Writing the personal statement for Oxford
The personal statement is one of the five primary requirements that must be fulfilled to apply for a BCL at Oxford. It is a relatively short document of just 300 words, in which applicants are required to talk about their motivation for applying for a BCL.
Application requirements for the BCL
Oxford's guidance on the personal statement
The university website provides a bird's eye view of what is required in the personal statement.
Amongst the substantive requirements, the guidance states that the personal statement should explain:
Your motivation for applying for the course
Your academic history and relevant experience
The specific areas that interest you, or the areas in which you intend to specialise in
The bit that stands out, however, is that "the personal statement generally plays a less important role in the Law Faculty's assessment of applications than the references, written work, and academic qualifications". Srimukundan Rajaram, a 2021 BCL graduate from Oxford, talks about how a statement of purpose is the crux of the applications for Cambridge and American law schools, and in comparison the personal statement for Oxford required relatively less effort.
Structuring the personal statement
According to Jyothsna Gurumurthy, a 2020 BCL graduate, while the university places relatively less importance on the personal statement, it still plays an important role in filling in the gaps in one's application.

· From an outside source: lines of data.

**src/rtl/dlx_mem_arb_pkg.sv**
```systemverilog
// Shared types and constants for the DLX unified-memory arbiter.
package dlx_mem_arb_pkg;

    typedef enum logic [1:0] {
        IDLE,
        ACCESS,
        RESP
    } arb_state_e;

    typedef enum logic [1:0] {
        OWN_NONE,
        OWN_IF,
        OWN_DM
    } arb_owner_e;

    localparam int MEM_LATENCY_MIN = 1;

endpackage

```
**src/rtl/dlx_arb_lat_counter.sv**
```systemverilog
// Loadable down-counter with a zero flag; times how long mem_* is held per access.
module dlx_arb_lat_counter #(
    parameter int WIDTH = 2
) (
    input  logic             clk,
    input  logic             reset,
    input  logic             i_load,
    input  logic [WIDTH-1:0] i_load_val,
    input  logic             i_dec,
    output logic             o_zero
);

    logic [WIDTH-1:0] r_cnt;

    // NOTE: non-blocking assignments so every register samples pre-edge values.
    always_ff @(posedge clk or posedge reset) begin
        if (reset) begin
            r_cnt <= '0;
        end else if (i_load) begin
            r_cnt <= i_load_val;
        end else if (i_dec && (r_cnt != '0)) begin
            r_cnt <= r_cnt - 1'b1;
        end
    end

    assign o_zero = (r_cnt == '0);

endmodule

```
**src/rtl/dlx_mem_arbiter.sv**
```systemverilog
// Arbitrates the single-ported unified memory between the IF fetch and MEM data ports.
// Define DLX_MEM_ARB_STATS_EN to build the if_wait_cnt / dm_wait_cnt stall statistics.
module dlx_mem_arbiter
    import dlx_mem_arb_pkg::*;
#(
    parameter int MEM_LATENCY = 2,
    parameter int STARVE_MAX  = 4,
    parameter int ADDR_W      = 32
) (
    input  logic              clk,
    input  logic              reset,
    input  logic              if_req,
    input  logic [ADDR_W-1:0] if_addr,
    output logic [31:0]       if_rdata,
    output logic              if_ready,
    input  logic              dm_req,
    input  logic              dm_we,
    input  logic [ADDR_W-1:0] dm_addr,
    input  logic [31:0]       dm_wdata,
    output logic [31:0]       dm_rdata,
    output logic              dm_ready,
    output logic              mem_cs,
    output logic              mem_we,
    output logic [ADDR_W-1:0] mem_addr,
    output logic [31:0]       mem_wdata,
    input  logic [31:0]       mem_rdata,
    output logic              stall_if,
    output logic              stall_mem,
    output logic [31:0]       if_wait_cnt,
    output logic [31:0]       dm_wait_cnt
);

    localparam int LAT_W = (MEM_LATENCY > 1) ? $clog2(MEM_LATENCY) : 1;
    localparam int SC_W  = (STARVE_MAX > 0) ? $clog2(STARVE_MAX + 1) : 1;

    generate
        if (MEM_LATENCY < MEM_LATENCY_MIN) begin : g_bad_latency
            $fatal(1, "dlx_mem_arbiter: MEM_LATENCY must be at least 1");
        end
    endgenerate

    arb_state_e        r_state;
    arb_owner_e        r_owner;
    logic [SC_W-1:0]   r_starve_cnt;
    logic              r_mem_cs;
    logic              r_mem_we;
    logic [ADDR_W-1:0] r_mem_addr;
    logic [31:0]       r_mem_wdata;
    logic [31:0]       r_if_rdata;
    logic [31:0]       r_dm_rdata;
    logic              r_if_ready;
    logic              r_dm_ready;

    logic w_grant_dm;
    logic w_grant_if;
    logic w_lat_load;
    logic w_lat_zero;
    logic w_stall_if;
    logic w_stall_mem;

    // DM keeps priority until IF has been passed over STARVE_MAX times in a row.
    assign w_grant_dm = dm_req & (~if_req | (r_starve_cnt < SC_W'(STARVE_MAX)));
    assign w_grant_if = if_req & ~w_grant_dm;
    assign w_lat_load = (r_state == IDLE) & (w_grant_dm | w_grant_if);

    dlx_arb_lat_counter #(.WIDTH(LAT_W)) u_lat_counter (
        .clk        (clk),
        .reset      (reset),
        .i_load     (w_lat_load),
        .i_load_val (LAT_W'(MEM_LATENCY - 1)),
        .i_dec      (r_state == ACCESS),
        .o_zero     (w_lat_zero)
    );

    always_ff @(posedge clk or posedge reset) begin
        if (reset) begin
            r_state      <= IDLE;
            r_owner      <= OWN_NONE;
            r_starve_cnt <= '0;
            r_mem_cs     <= 1'b0;
            r_mem_we     <= 1'b0;
            r_mem_addr   <= '0;
            r_mem_wdata  <= '0;
            r_if_rdata   <= '0;
            r_dm_rdata   <= '0;
            r_if_ready   <= 1'b0;
            r_dm_ready   <= 1'b0;
        end else begin
            case (r_state)
                IDLE: begin
                    if (w_grant_dm) begin
                        r_owner     <= OWN_DM;
                        r_mem_cs    <= 1'b1;
                        r_mem_we    <= dm_we;
                        r_mem_addr  <= dm_addr;
                        r_mem_wdata <= dm_wdata;
                        r_state     <= ACCESS;
                        if (!if_req) begin
                            r_starve_cnt <= '0;
                        end else if (r_starve_cnt != SC_W'(STARVE_MAX)) begin
                            r_starve_cnt <= r_starve_cnt + 1'b1;
                        end
                    end else if (w_grant_if) begin
                        r_owner      <= OWN_IF;
                        r_mem_cs     <= 1'b1;
                        r_mem_we     <= 1'b0;
                        r_mem_addr   <= if_addr;
                        r_mem_wdata  <= '0;
                        r_starve_cnt <= '0;
                        r_state      <= ACCESS;
                    end
                end
                ACCESS: begin
                    if (w_lat_zero) begin
                        if (r_owner == OWN_IF) begin
                            r_if_rdata <= mem_rdata;
                            r_if_ready <= 1'b1;
                        end else begin
                            if (!r_mem_we) begin
                                r_dm_rdata <= mem_rdata;
                            end
                            r_dm_ready <= 1'b1;
                        end
                        r_mem_cs <= 1'b0;
                        r_mem_we <= 1'b0;
                        r_state  <= RESP;
                    end
                end
                RESP: begin
                    r_if_ready <= 1'b0;
                    r_dm_ready <= 1'b0;
                    r_owner    <= OWN_NONE;
                    r_state    <= IDLE;
                end
                default: r_state <= IDLE;
            endcase
        end
    end

    assign w_stall_if  = if_req & ~r_if_ready;
    assign w_stall_mem = dm_req & ~r_dm_ready;

`ifdef DLX_MEM_ARB_STATS_EN
    logic [31:0] r_if_wait_cnt;
    logic [31:0] r_dm_wait_cnt;

    always_ff @(posedge clk or posedge reset) begin
        if (reset) begin
            r_if_wait_cnt <= '0;
            r_dm_wait_cnt <= '0;
        end else begin
            if (w_stall_if && (r_if_wait_cnt != '1)) begin
                r_if_wait_cnt <= r_if_wait_cnt + 1'b1;
            end
            if (w_stall_mem && (r_dm_wait_cnt != '1)) begin
                r_dm_wait_cnt <= r_dm_wait_cnt + 1'b1;
            end
        end
    end

    assign if_wait_cnt = r_if_wait_cnt;
    assign dm_wait_cnt = r_dm_wait_cnt;
`else
    assign if_wait_cnt = '0;
    assign dm_wait_cnt = '0;
`endif

    assign if_rdata  = r_if_rdata;
    assign if_ready  = r_if_ready;
    assign dm_rdata  = r_dm_rdata;
    assign dm_ready  = r_dm_ready;
    assign mem_cs    = r_mem_cs;
    assign mem_we    = r_mem_we;
    assign mem_addr  = r_mem_addr;
    assign mem_wdata = r_mem_wdata;
    assign stall_if  = w_stall_if;
    assign stall_mem = w_stall_mem;

endmodule

```
**config.mk**
```make
export PLATFORM = sky130hd
export DESIGN_NAME = dlx_mem_arbiter
export DESIGN_NICKNAME = d
export VERILOG_FILES = /design/src/rtl/dlx_mem_arb_pkg.sv /design/src/rtl/dlx_arb_lat_counter.sv /design/src/rtl/dlx_mem_arbiter.sv
export SDC_FILE = /design/constraint.sdc
export NUM_CORES = 1
export LEC_CHECK = 0
export BUFFER_PORTS_ARGS = -buffer_cell sky130_fd_sc_hd__buf_2
export CAP_MARGIN = 5
export CORE_ASPECT_RATIO = 0.5
export CORE_UTILIZATION = 30
export DETAILED_ROUTE_END_ITERATION = 7
export HOLD_SLACK_MARGIN = 0.12
export SLEW_MARGIN = 5
export SYNTH_ARGS = -nofsm -noshare
export SYNTH_HDL_FRONTEND = slang
export SYNTH_SLANG_ARGS = --single-unit
```
**constraint.sdc**
```tcl
create_clock -name clk -period 11.7 [get_ports clk]
set_input_delay 2.34 -clock clk [delete_from_list [all_inputs] [get_ports clk]]
set_output_delay 2.34 -clock clk [all_outputs]
set_load 0.02 [all_outputs]
```
; After elaboration in Yosys (flattened, before gate mapping)
; Index checks and enable logic that the tools add are counted.
[op_classes]
add_sub_neg = 2
n_lt_le_gt_ge = 1
n_eq_ne = 9
mux = 29
n_bitwise = 14
n_reduce_logical = 16
[ops]
columns = operator, n
row1 = $mux 32, 4
row2 = $reduce_and 3->1, 5
row3 = $mux 3, 4
row4 = $mux 1, 11
row5 = $reduce_bool 2->1, 5
row6 = $mux 2, 4
row7 = $pmux 1 s2, 4
row8 = $pmux 2 s2, 2
row9 = $not 1->1, 7
row10 = $ne 2x2->1 const B, 3
row11 = $ne 3x3->1 const B, 2
row12 = $reduce_and 2->1, 3
row13 = $and 1x1->1, 5
row14 = $eq 2x1->1 const B, 2
row15 = $reduce_and 4->1, 1
row16 = $add 3x1->3 const B, 1
row17 = $lt 3x3->1 const B, 1
row18 = $ne 3x2->1 const B, 1
row19 = $eq 2x2->1 const B, 1
row20 = $logic_not 2->1, 1
row21 = $or 1x1->1, 2
row22 = $logic_and 1x1->1, 1
row23 = $sub 1x1->1 const B, 1
[word_totals]
ff_bits = 140
input_bits = 133
out_inout_bits = 198
wordCells = 83

; Logic depth before layout (Yosys ltp)
; Gate-level depths: netlist (run 1).
[logic_depth]
depth_word = 8
ltp_mapped = 5
ltp_nobuf = 3

; Cells and area by module
; A second synthesis (run 1) with hierarchy kept.
[hier_totals]
hier_cells = 437
area_unflattened_um2 = 5963.2
[modules_own_cells]
columns = module, instances, cells_each, area_each_um2, seq_area_each_um2
row1 = dlx_mem_arbiter, 1, 432, 5914.4, 3478.3
row2 = dlx_arb_lat_counter, 1, 5, 48.8, 25.0

; Worst setup path before layout (run 1)
; OpenSTA, ideal clock, no wires.
[synth_path]
path_kind = input-to-output
start = input if_req
end = output stall_if
t_arrival_ns = 2.667
required_ns = 9.360
setup_slack_ns = 6.693
cell_stages = 1
n_path_buf = 0
path_cell_list = nor2b_1
[synth_between]
elab_chain_cells = 1
[synth_rtl]
columns = item, line_no
row1 = from (decl), dlx_mem_arbiter.sv:12  ; input logic if_req,
row2 = $and 1x1->1, dlx_mem_arbiter.sv:140  ; assign w_stall_if = if_req & ~r_if_ready;
row3 = to (decl), dlx_mem_arbiter.sv:27  ; output logic stall_if,
; No other way between the ends.

; Worst setup path in the final report (run 1)
; Same ends and word-level chain as after synthesis.

==> results of run 1 <==
## cells in the final DEF, fill, tap and decap left out, drive strengths merged, types with 2 or more instances in the layout
master  instances
nand2           6
buf           271
o31ai           2
clkinv          8
inv             7
clkbuf         18
ha              2
nor2            2
nand2b          2
a22o           34
conb           64
nor3            2
bufinv          3
or3b            2
dfrtp         140
mux2          130
nor2b           3
a21oi           2
## flip-flops by register name (all words and copies together) (netlist names), 2 cells and up
| name | flops |
|---|---|
| r_owner | 2 |
| if_rdata | 32 |
| mem_wdata | 32 |
| r_state | 2 |
| dm_rdata | 32 |
| mem_addr | 32 |
| r_starve_cnt | 3 |
## through the flow
| step | worst slack, ns | cell area (sq um) | utilization, % | instances |
|---|---|---|---|---|
| 2_1_floorplan | 5.607 | 6360 | - | 494 |
| 3_3_place_gp | 6.569 | 7471 | 37.87 | 944 |
| 3_5_place_dp | 6.568 | 7471 | 37.87 | 944 |
| 4_1_cts | 6.563 | 8059 | 40.85 | 974 |
| 5_1_grt | 6.533 | 8059 | 40.85 | 974 |
| 6_report | 6.571 | 8059 | 40.85 | 974 |
## critical path, cell delays in order
cell,delay (ns)
buf_2,0.15
nor2b_1,0.14
buf_2,0.16
## power breakdown
part	leakage, uW	internal (uW)	switching [uW]
clock	0.000291	337	205
sequential	0.00168	722	118
combinational	0.00208	440	609
## worst min path at each step
| stage | from | to | slack, ns | depth (start not counted) |
|---|---|---|---|---|
| final | mem_cs | mem_cs | 0.49 | 2 |
| after detailed placement | mem_cs | mem_cs | 0.47 | 2 |
| after CTS | mem_cs | mem_cs | 0.49 | 2 |
| after global placement | mem_cs | mem_cs | 0.46 | 2 |
| after global routing | mem_wdata[9] | mem_wdata[9] | 0.51 | 1 |
| after floorplan | r_owner[1] | r_owner[1] | 0.48 | 1 |
## metal layers
layer	vias to the layer above	GRT usage [%]
li1	1917	-
met1	2075	15.96
met2	114	24.91
met3	20	3.540
met4	2	6.085
met5	-	0
## cells by family (layout without fill, tap and decap cells)
family | Yosys count | after routing | share of synthesized area (%)
AO/OA/AOI/OAI | 43 | 43 | 6.007
adder cells (fa/ha/maj) | 2 | 2 | 0.4086
buffers and inverters | 94 | 308 | 10.32
flip-flops | 140 | 140 | 57.21
multiplexers | 130 | 130 | 23.91
other | 1 | 64 | 0.06124
AND/OR/NAND/NOR | 21 | 21 | 2.084
## layout make-up
| class | instances | area share [%] |
|---|---|---|
| clock inverter | 12 | 1.848 |
| sequential | 140 | 43.47 |
| tap | 266 | 4.130 |
| clock buffer | 18 | 5.449 |
| inverter | 7 | 0.3881 |
| timing repair buffer | 271 | 16.98 |
| multi-input combinational | 260 | 27.73 |
==> results.md, run 1 <==
- Status: complete, no violations
- GPL Wtd Cong: 0.8117
- Initial Util: 31.04%
- Seq cells post-synth: 140
- Initial antenna violation count: 1
- Wire length on met3: 487 um
- Slew at the pin with the worst max-slew slack: 0.9846 ns
- Root buf cell: clkbuf_16
- Flop2flop setup slack: 9.34 ns
- CTS tree: yes
- Tot Pwr: 2431 uW
- H-tree Lvls: 4
- Fin Clk Skew: 0.007985 ns
- RR Startpoint: r_state[0]
- Gate Count Post-Synth: 431
- Die extent in x: 204.0 um
- # Max-Cap Violations: 0
- Final wirelength: 14830 um
- Synth cell types: 31
- Hold buffers post-CTS: 0
- Fill count: 1908
- Leakage: 0.004050 uW
- Arrival @ worst endpoint: 2.79 ns
- Fraction of layout cells with a size suffix above 1: 62.01%
- Area of the core: 19730 sq um
- IO Port Bufs: 266
- Met2 wire length: 7988 um
- Pwr Density: 301.7 nW/um^2
- Final setup violation count: 0
- Die area: 21020 sq um
- Total Nets Final: 832
- Clock Latency Late Sink: 0.42 ns
- 1st-pass router iterations: 4
- WL met1: 6035 um
- Most area-consuming cells after synthesis: dfrtp_1 (57%), mux2_2 (24%), buf_4 (7.8%)
- R2R cell count: 4
- CP Data Required Time: 9.36 ns
- DRC violations left: 0
- Sequential share of the synthesized area: 57.21%
- Hold WC Path Type: flop to flop
- P&R area growth vs syn: 31.61%
- Vias per cell: 4.238
- IO Count: 331
- DR iter-0 viols: 146
- Share of the synthesized area in the top cell type: 57.21%
- Main synth FF type: dfrtp_1
- Worst setup endpoint: stall_if
- Total Routing Usage GR: 13.89%
- Top sig layer: met5
- First-pass GRT wire length: 21910 um
- CTS max path bufs: 2
- Number of flops mapped to enable cells by yosys: 0
- Hold WS: 0.4876 ns
- Area leader, netlist: dfrtp_1
- Hold Violations, Final: 0
- # diodes: 0
- Ys Warns: 0
- Critical path fanouts, max: 6
- RR Endpoint: dm_rdata[20]
- Final Max Slew Viols: 0
- Setup crit start: if_req
- Post-DRT Antenna Nets: 0
- Die Height: 103.0 um
- Async SR Flop Fraction: 100.0%
- Syn Area/Cell: 14.21 sq um
- Vias in the first global route: 4008
- Most common library cells after synthesis: dfrtp_1 (140), mux2_2 (129), buf_4 (64), a22o_1 (34), buf_2 (13)
- Post-CTS sizing: 0
- Period utilisation layout: 43.83%
- Post-Synthesis Cell Area: 6123 sq um
- Min Tclk post-route: 5.129 ns
- Number of buffers created by CTS: 17
- Row Count: 36
- Vias: 4128
- Setup bufs post-CTS: 0
- Fmax: 195.0 MHz
- DR WL/cell: 15.22 um
- Clock transition at path regs: 0.06 ns
- RSZ-0062 raised after global routing: no
- Largest net degree at the start of global routing: 73
- Multi-input logic area: 2235 sq um
- Register area: 3503 sq um
- Slew HR: 34.29%
- Peak supply drop: 133.4 uV
- Top-count cell post-synth: dfrtp_1
- Critical path class: primary input to output port
- CTS Sinks: 140
- TNS Setup: 0 ns
- Crit path launch type: primary input
- Grt ovf: 0
- DP Wirelength: 10840 um
- Critical path capture point type: output port
Power figures use the tool's default switching activity.
==> run 2: changes to the inputs <==
ABC_AREA = 1   (was unset)
clock period = 4.1 ns   (was 11.7 ns; I/O delays follow)
==> run 2 against run 1 <==
  * Count of clock-buffer cells in the layout is 1 higher
  * Via count is 37% higher
  * Non-clock buffer count is 2 higher
  * Cell count is 36% higher
  * Largest cell class unchanged
==> results.md, run 2 <==
- Number of buffers created by CTS: 17 (unchanged)
- R2R cell count: 7 (+3)
- P&R area growth vs syn: 30.04%
- Hold endpoint: if_rdata[23]
- Fmax: 397.3 MHz
- CTS tree: yes
- GPL Wtd Cong: 0.8685 (+7.0%)
- Total Nets Final: 1173 (+41%)
- Peak supply drop: 256.6 uV (+92%)
- Crit path launch type: primary input
- Pwr Density: 855.5 nW/um^2 (+180%)
- RR Endpoint: if_rdata[17]
- Fill count: 2133 (+12%)
- Vias per cell: 4.275 (+0.87%)
- First-pass GRT wire length: 27770 um (+27%)
- Most common cell after layout, fill and taps aside: nand2_1
- IO Port Bufs: 266 (unchanged)
- Clock Latency Late Sink: 0.41 ns (about the same)
- CP Data Required Time: 3.28 ns (-6.08 ns)
- CTS Sinks: 140 (unchanged)
- Critical path fanouts, max: 36 (+30)
- Fin Clk Skew: 0.008515 ns (+0.0005307 ns)
- Post-Synthesis Cell Area: 6460 sq um (+5.5%)
- TNS Setup: 0 ns (unchanged)
- Die Height: 105.8 um (+2.7%)
- DR iter-0 viols: 411 (+180%)
- Critical path class: primary input to output port
- Gate Count Post-Synth: 790 (+83%)
- CTS max path bufs: 2 (unchanged)
- Most frequent cells in the layout: nand2_1 (404), buf_2 (266), dfrtp_1 (140)
- Hold buffers post-CTS: 0 (unchanged)
- Hold Violations, Final: 0 (unchanged)
- Area leader, netlist: dfrtp_1
- Row Count: 37 (+2.8%)
- Number of cells on the worst hold path: 2 (unchanged)
- Hold WS: 0.4630 ns (-0.02457 ns)
- 1st-pass router iterations: 4 (unchanged)
- Arrival @ worst endpoint: 1.70 ns (-1.09 ns)
- Register area: 3503 sq um (unchanged)
- Final wirelength: 17810 um (+20%)
- Final setup violation count: 0 (unchanged)
- Slew HR: 48.64% (+14 points)
- Hold path startpoint: if_rdata[23]
- RSZ-0062 raised after global routing: no
- Most common library cells after synthesis: nand2_1 (404), dfrtp_1 (140), nand3_1 (104), buf_4 (77), buf_2 (23)
- Flop2flop setup slack: 1.77 ns (-7.57 ns)
- Setup bufs post-CTS: 0 (unchanged)
- Met2 wire length: 9227 um (+16%)
- Multi-input logic area: 2419 sq um (+8.2%)
- Top-count cell post-synth: nand2_1
- Die extent in x: 209.5 um (+2.7%)
- Initial antenna violation count: 1 (unchanged)
- Async SR Flop Fraction: 100.0% (unchanged)
- Most area-consuming cells after synthesis: dfrtp_1 (54%), nand2_1 (23%), buf_4 (8.9%)
- Synth cell types: 21 (-32%)
- Status: complete, no violations
- Main synth FF type: dfrtp_1
- Fraction of layout cells with a size suffix above 1: 29.88% (-32 points)
- Seq cells post-synth: 140 (unchanged)
- Share of the synthesized area in the top cell type: 54.23% (-3.0 points)
- Root buf cell: clkbuf_16
- Post-CTS sizing: 0 (unchanged)
- H-tree Lvls: 4 (unchanged)
- Total Routing Usage GR: 15.89% (+2.0 points)
- Area of the core: 20830 sq um (+5.6%)
- Fin util: 40.32% (-0.52 points)
- DR WL/cell: 13.45 um (-12%)
- Vias in the first global route: 5351 (+34%)
- Ys Warns: 0 (unchanged)
- Vias: 5660 (+37%)
- Largest net degree at the start of global routing: 109 (+49%)
- DP Wirelength: 12550 um (+16%)
- DRC violations left: 0 (unchanged)
- Slew at the pin with the worst max-slew slack: 0.7686 ns (-0.2160 ns)
- # Max-Cap Violations: 0 (unchanged)
- IO Count: 331 (unchanged)
- Clock transition at path regs: 0.05 ns (about the same)
- Min Tclk post-route: 2.517 ns
- Sequential share of the synthesized area: 54.23% (-3.0 points)
- Leakage: 0.004946 uW (+22%)
- Number of flops mapped to enable cells by yosys: 0 (unchanged)
- Syn Area/Cell: 8.177 sq um (-42%)
- WL met1: 7678 um (+27%)
- Post-DRT Antenna Nets: 0 (unchanged)
- RR Startpoint: r_state[1]
- Hold WC Path Type: flop to flop
- Grt ovf: 0 (unchanged)
- # diodes: 0 (unchanged)
- Non-Filler Cell Area, Final: 8401 sq um (+4.2%)
- Initial Util: 31.01% (about the same)
- Top sig layer: met4
- Final Max Slew Viols: 0 (unchanged)
- Critical path capture point type: output port
- Period utilisation layout: 61.39%
- Die area: 22160 sq um (+5.4%)
- Wire length on met3: 666 um (+37%)
- Placement-stage cell area: 7716 sq um (+3.3%)
## run 2: area by class of cell
class	instances	area share [%]
repair buffers	273	16.86
multi-input cells	590	28.79
inverters	16	0.7596
well taps	273	4.066
flip-flops and latches	140	41.70
clock buffers	19	5.273
clock inverters	13	2.547
## run 2: per-stage QoR
step / worst slack [ns] / cells / power [uW]
6_report: 1.583 / 1324 / 7187
3_5_place_dp: 1.327 / 1291 / 5515
2_1_floorplan: 1.531 / 853 / 4498
4_1_cts: 1.505 / 1323 / 7273
3_3_place_gp: 1.398 / 1291 / 5456
5_1_grt: 1.452 / 1324 / 7690
## run 2: worst max path at each step
stage	start	endpoint	depth (start not counted)
3_5_place_dp	if_req	mem_we	6
5_1_grt	dm_req	stall_mem	4
4_1_cts	r_state[1]	dm_rdata[18]	6
6_report	dm_req	stall_mem	4
2_1_floorplan	reset	dm_rdata[0]	1
3_3_place_gp	if_req	mem_we	6
## run 2: worst max-delay path, stage by stage
cell and delay, ns:
buf_2 0.52, inv_1 0.09, nor2_1 0.10, buf_2 0.16
## run 2: report_power, final
part / leakage (uW) / total [uW] / internal [uW] / switching (uW)
clock network: 0.000314 / 1720 / 1100 / 616
registers: 0.00174 / 2380 / 2040 / 346
logic: 0.00290 / 3090 / 923 / 2160
## run 2: cells by family after synthesis
| group | Yosys count | share of synthesized area [%] |
|---|---|---|
| flops | 140 | 54.23 |
| buf+inv | 123 | 12.18 |
| compound gates | 7 | 0.7748 |
| other cells | 1 | 0.05805 |
| simple gates | 517 | 32.36 |
| fa+ha+maj | 2 | 0.3873 |
## run 2: routing by layer
layer | vias to the layer above | track usage [%]
li1 | 2817 | -
met1 | 2706 | 19.39
met2 | 122 | 28.02
met3 | 15 | 3.784
met4 | 0 | 4.432
met5 | - | 0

To give effect to this, the personal statement can be used to talk about why you want to apply for the BCL, and why Oxford is a good fit for you. The personal statement can potentially be structured as follows:
First, talk about your interest in a particular subject, or your interest in law generally.
Second, mention your reasons for choosing to opt for a master's degree - To do this, it is important to know why you want to go for the BCL. The best way to do this would be to speak to people who have been through the course, in order to understand what the BCL offers, and the opportunities that are available to graduate students.
Third, discuss what you can make out of the resources that Oxford offers - It's evidently difficult to talk about you will eventually bring to the table, but nevertheless it may be prudent to talk about your aspirations for your contribution to the discipline you are interested in.
Demonstrating that you meet the selection criteria
Academic excellence is one of the primary factors which are relevant for applying to the BCL program at Oxford. "Academic excellence" does not necessarily mean that you are required to be in the top 5 ranks of your class, but it can be interpreted as a "consistent academic performance".
To demonstrate that you do meet such selection criteria, you can consider weaving the narrative of your academic performance into the "Why BCL?" part of the personal statement.
As an extremely broad example - you can potentially talk about how you've been inclined towards academics (through your grades and internships), and how you're aware that the BCL is an academically rigorous program, and given your interest in academic rigour you feel that the BCL will be a challenge, which is the reason you want to apply for the BCL.
Dos and Dont's for the personal statement
Come up with multiple drafts. Get your personal statement reviewed by several people.
Format it well, and include the word count on the document.
Don't copy from your SoPs for other universities - Ensure that your framing is not too generic, and does not include stray references to other universities.